SOURCE RECORDS:

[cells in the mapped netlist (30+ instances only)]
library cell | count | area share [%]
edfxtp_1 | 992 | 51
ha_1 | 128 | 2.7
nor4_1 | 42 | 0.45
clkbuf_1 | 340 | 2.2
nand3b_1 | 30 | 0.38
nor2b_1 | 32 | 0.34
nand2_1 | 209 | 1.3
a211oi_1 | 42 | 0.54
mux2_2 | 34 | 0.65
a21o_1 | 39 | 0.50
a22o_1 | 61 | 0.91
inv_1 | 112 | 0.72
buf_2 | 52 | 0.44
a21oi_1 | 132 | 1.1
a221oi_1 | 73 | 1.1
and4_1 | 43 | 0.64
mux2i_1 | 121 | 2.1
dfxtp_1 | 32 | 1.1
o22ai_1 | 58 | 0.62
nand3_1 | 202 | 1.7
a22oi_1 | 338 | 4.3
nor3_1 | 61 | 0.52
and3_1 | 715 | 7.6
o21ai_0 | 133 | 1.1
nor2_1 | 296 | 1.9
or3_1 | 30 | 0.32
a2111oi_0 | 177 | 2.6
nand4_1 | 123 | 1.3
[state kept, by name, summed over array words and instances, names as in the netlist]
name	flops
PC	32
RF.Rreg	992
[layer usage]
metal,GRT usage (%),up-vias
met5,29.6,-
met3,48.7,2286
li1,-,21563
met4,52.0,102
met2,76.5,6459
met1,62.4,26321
**flow/design.v**
```verilog
module LedLightning(input wire clk,  
                    output reg led_data_out);
    reg [7:0] led_data [1:0][2:0] = '{'{ 8'b11111111, 8'b00000000, 8'b11111111},'{ 8'b1111111, 8'b00000000, 8'b10000001}};
    parameter num_lights = 2'b10;
    parameter cycles_T0H = 31;
    parameter cycles_T0L = 67;
    parameter cycles_T1L = 35;
    parameter cycles_T1H = 63;
    parameter cycles_reset = 4400;
    reg [7:0] cycles_low;
    reg [7:0] cycles_high;
    reg machine_state = 1'b0;
    parameter DATA_CYCLE = 1'b0; 
    parameter RESET_STAGE = 1'b1;
    reg machine_state2 = 1'b0;
    parameter OUT_HIGH = 1'b0;
    parameter OUT_LOW = 1'b1;
    reg [6:0] cycle_counter = 7'b000_0000;
    reg [5:0] cycle_counter_counter = 6'b00_0000;  
    reg data_bit;
    reg [1:0] i = 2'b00;  
    reg [1:0] j = 2'b00;
    reg [3:0] k = 4'b0000;
    always @(posedge clk) begin
        case(machine_state)
            DATA_CYCLE: begin
                data_bit <= led_data[i][j][k];
                if (data_bit == 1'b0) begin
                    cycles_high <= cycles_T0H;
                    cycles_low <= cycles_T0L;
                end
                if (data_bit == 1'b1) begin
                    cycles_high <= cycles_T1H;
                    cycles_low <= cycles_T1L;
                end
                case(machine_state2)
                    OUT_HIGH: begin
                        led_data_out <= 1;
                        cycle_counter <= cycle_counter + 1;
                        if (cycle_counter == cycles_high) begin
                            cycle_counter <= 7'b000_0000;
                            machine_state2 <= 1'b1;
                        end
                    end
                    OUT_LOW: begin
                        led_data_out <= 0;
                        cycle_counter <= cycle_counter +1;
                        if (cycle_counter == cycles_low) begin
                            cycle_counter <= 7'b000_0000;
                            machine_state2 <= 1'b0;
                            k<=k+1;
                        end
                    end
                endcase
                 if (k==4'b1000) begin
                     j <= j+1;
                     k <= 0;
                 end
                 if (j==2'b11) begin
                     i <= i+1;
                     j <= 0;
                 end
                 if (i==num_lights) begin
                     machine_state <= 1'b1;
                     i <= 0;
                 end
             end
             RESET_STAGE: begin
                 led_data_out <=0;
                 cycle_counter <= cycle_counter+1;
                 if (cycle_counter == 7'b111_1111) begin
                     cycle_counter_counter <= cycle_counter_counter+1;
                 end
                 if (cycle_counter_counter == 6'b10_0100) begin
                     machine_state <= 1'b0;
                     cycle_counter <= 7'b000_0000;
                     cycle_counter_counter <= 6'b00_0000;
                 end
             end
         endcase
    end
endmodule
```
**flow/run.sh**
```bash
#!/bin/bash
# OpenROAD 26Q1-2900-gdf79404cd8, Yosys 0.63+post, stock flow scripts
make -C /OpenROAD-flow-scripts/flow DESIGN_CONFIG=/design/flow/config.mk WORK_HOME=/design/flow/orfs finish
```
**flow/config.mk**
```make
export PLATFORM = sky130hd
export DESIGN_NAME = LedLightning
export DESIGN_NICKNAME = LedLightning
export VERILOG_FILES = /design/flow/design.v
export SDC_FILE = /design/flow/constraint.sdc
export NUM_CORES = 4
export LEC_CHECK = 1
export CORE_AREA = 10 10 93 93
export DIE_AREA = 0 0 103 103
export SYNTH_HDL_FRONTEND = slang
```
**flow/constraint.sdc**
```tcl
current_design LedLightning

set clk_period 3.2
set clk_io_pct 0.2

create_clock -name clk0 -period $clk_period [get_ports {clk}]

set non_clock_inputs [all_inputs -no_clocks]
set_input_delay [expr $clk_period * $clk_io_pct] -clock clk0 $non_clock_inputs
set_output_delay [expr $clk_period * $clk_io_pct] -clock clk0 [all_outputs]
```
==> results.toml <==
# flow metrics
[grt]
overflow = 0
grt_max_degree = 16
grt_pass1_vias = 800
antenna_found_initial = 0
grt.total_usage = 0.0415
grt_pass1_wl_mm = 3.55

[clock_network]
h-tree-depth = 1
clk_path_buf_depth = 2
cts_buffers = 3
cts_tree = "done"
cts_resized = 0
cts-root-buf = "clkbuf_8"
clock_sinks = 28
cts_hold_buf = 0
cts_setup_buffers = 0
cts.clk_slew.worst_paths_ns = 0.09
clk_latency_ns = 0.27

[place]
gp_congestion = 0.766
hpwlAfterDp_mm = 1.42
io_buffer_count = 1

[floorplan]
rows = 30
initCoreUtil = 0.206
core_area_sq_mm = 0.00676
fp.dieH_um = 103
die_x_um = 103
chip_area_sq_mm = 0.0106
io_pins = 2

[worst_setup_path]
cp_max_fo = 6
crit-reg2reg-launch = "cycle_counter_counter[0]"
crit_path_start = "cycle_counter_counter[0]"
critPathSlowestCell = "a21oi_1"
cp-start-kind = "register"
worstPathArrival_ns = 1.89
critPathMaxStageDelay_ns = 0.51
cp_top_family = "AND-OR/OR-AND gates"
crit_type = "register to register"
crit_chain = "inv_1 > ha_1 > nand2_1 > or3_1 > a21oi_1"
cp.required_ns = 3.11
critPathCaptureType = "register"
critPathBufInv = 1

[logic_synthesis]
synth_stat.cells = 132
top_cells_by_count = "26 x nor2_1, 18 x edfxtp_1, 12 x inv_1"
synth_top_flop_cell = "edfxtp_1"
edf_count = 18
ys_area_sq_mm = 0.00139
yosysTopAreaCell = "edfxtp_1"
top_cells_by_area = "edfxtp_1 39%, dfxtp_1 14%, ha_1 9.0%"
synth.ff_latch_count = 28
top_cell = "nor2_1"
yosysTopAreaCellShare = 0.389
ys_seq_share = 0.533
synth_area_per_cell_sq_um = 10.5
synth.distinct_cells = 29
synth_area_sq_mm = 0.00139
yosys_warnings = 0
ys_async_sr_fraction = 0
synthCells = 132

[finish]
layout-drive-gt1-share = 0.0588
final_util = 0.227
nFillCells = 728
area_growth_pct = 10.4

[worst_hold_path]
hp-start = "cycle_counter[0]"
hp-class = "register to register"

[drt]
drt_pass1_iterations = 3
routedWlPerCell_um = 9.09
ant_nets = 0
route.detailed.drc = 0
routed_wirelength_mm = 1.96
drt_iter0_drc = 59
vias = 845
diodes = 0
viasPerCell = 3.91

[timing]
setup_viol = 0
fin_crit_ns = 1.98
tightest_slew_ns = 0.621
hold_violations = 0
rsz0062_at_grt = "false"
final.period_utilization = 0.618
drv_slew = 0
clock_skew_ns = 0.00457
fin_setup_tns_ns = 0
max_freq_ghz = 0.506
max-slew-margin-rel = 0.586

[run]
warning_count = 30
cap_violations = 0

[power_and_ir_drop]
leakage_nw = 0.562
ir_drop_v = 0.000150
power.density_mw_per_mm2 = 372

[run_status]
run_status = "complete, no violations"
[logic make-up after synthesis]
| family | count (synthesis) | synth area share |
|---|---|---|
| adder cells (fa/ha/maj) | 10 | 0.0900 |
| XOR/XNOR | 13 | 0.0819 |
| buffers and inverters | 14 | 0.0450 |
| AND-OR/OR-AND | 12 | 0.0531 |
| AND/OR/NAND/NOR | 55 | 0.197 |
| flip-flops | 28 | 0.533 |
[per-layer routing]
layer	GRT usage	routed length (um)	vias to the layer above	part of all wire
met5	0	0	-	0
met4	0.00535	16	0	0.0082
met3	0.0122	57	2	0.029
met2	0.0653	848	4	0.43
met1	0.0573	1040	390	0.53
li1	-	-	449	-
[stage by stage]
| step | setup slack (ns) | area (sq um) | std cells | hold WS, ns | power, W |
|---|---|---|---|---|---|
| after floorplan | 1.45 | 1390 | 132 | 0.418 | 0.000388 |
| after global placement | 1.30 | 1490 | 212 | 0.432 | 0.000388 |
| after detailed placement | 1.26 | 1490 | 212 | 0.450 | 0.000388 |
| after CTS | 1.23 | 1530 | 216 | 0.465 | 0.000582 |
| after global routing | 1.06 | 1530 | 216 | 0.474 | 0.000598 |
| final | 1.22 | 1530 | 216 | 0.462 | 0.000570 |
[registers in the layout, summed over array words and instances (netlist names), named ones only]
register / count
machine_state: 1
k: 4
cycles_low: 2
i: 2
j: 2
machine_state2: 1
cycle_counter_counter: 6
data_bit: 1
led_data_out: 1
cycle_counter: 7
[worst paths after layout]
path | to | slack (ns) | cells past startpoint
worst min register to register | cycle_counter[0] | 0.46 | 1
worst max-delay path | cycle_counter_counter[4] | 1.22 | 5
worst min-delay path | cycle_counter[0] | 0.46 | 1
worst max register to register | cycle_counter_counter[4] | 1.22 | 5
[power breakdown]
part	internal, W	switching (W)	total [W]
combinational	0	0	0.000000000249
clock	0.0000860	0.000105	0.000191
sequential	0.000379	0	0.000379
total	0.000465	0.000105	0.000570
[cells in the final DEF, fill, tap and decap left out]
cell type / n
ha_1: 10
o211ai_2: 1
nand2b_1: 2
inv_1: 12
nor3_1: 1
nor2_1: 26
nand3_1: 5
o21ai_0: 4
nand4b_1: 1
clkbuf_8: 3
nor4b_2: 1
and2_1: 1
or4_4: 1
clkdlybuf4s50_1: 1
or3_1: 1
nor2b_1: 3
and3_1: 1
inv_4: 1
edfxtp_1: 18
dfxtp_1: 10
and4_1: 1
clkinv_1: 1
nand2_1: 9
xnor2_1: 9
o21ai_1: 1
o22ai_1: 1
o21a_1: 2
xor2_1: 4
a21oi_1: 3
nand4_1: 1
nand4_2: 1
[cell type report]
cell class / instances / area (sq um) / share of cell area
Clock buffer: 3 / 41.3 / 0.0269
Clock inverter: 1 / 3.75 / 0.00245
Inverter: 13 / 51.3 / 0.0334
Multi-Input combinational cell: 90 / 587 / 0.383
Sequential cell: 28 / 741 / 0.483
Tap cell: 80 / 100 / 0.0653
Timing Repair Buffer: 1 / 10.0 / 0.00653
Power is estimated from default activity; no workload was simulated.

ASSIGNMENT: Repeat exactly the lines of the listing above, from the one with "and4_1 | 43 | 0.64" down to the one with "met2,76.5,6459"; both of those lines belong in the range.

SOLVED PROBLEM:
and4_1 | 43 | 0.64
mux2i_1 | 121 | 2.1
dfxtp_1 | 32 | 1.1
o22ai_1 | 58 | 0.62
nand3_1 | 202 | 1.7
a22oi_1 | 338 | 4.3
nor3_1 | 61 | 0.52
and3_1 | 715 | 7.6
o21ai_0 | 133 | 1.1
nor2_1 | 296 | 1.9
or3_1 | 30 | 0.32
a2111oi_0 | 177 | 2.6
nand4_1 | 123 | 1.3
[state kept, by name, summed over array words and instances, names as in the netlist]
name	flops
PC	32
RF.Rreg	992
[layer usage]
metal,GRT usage (%),up-vias
met5,29.6,-
met3,48.7,2286
li1,-,21563
met4,52.0,102
met2,76.5,6459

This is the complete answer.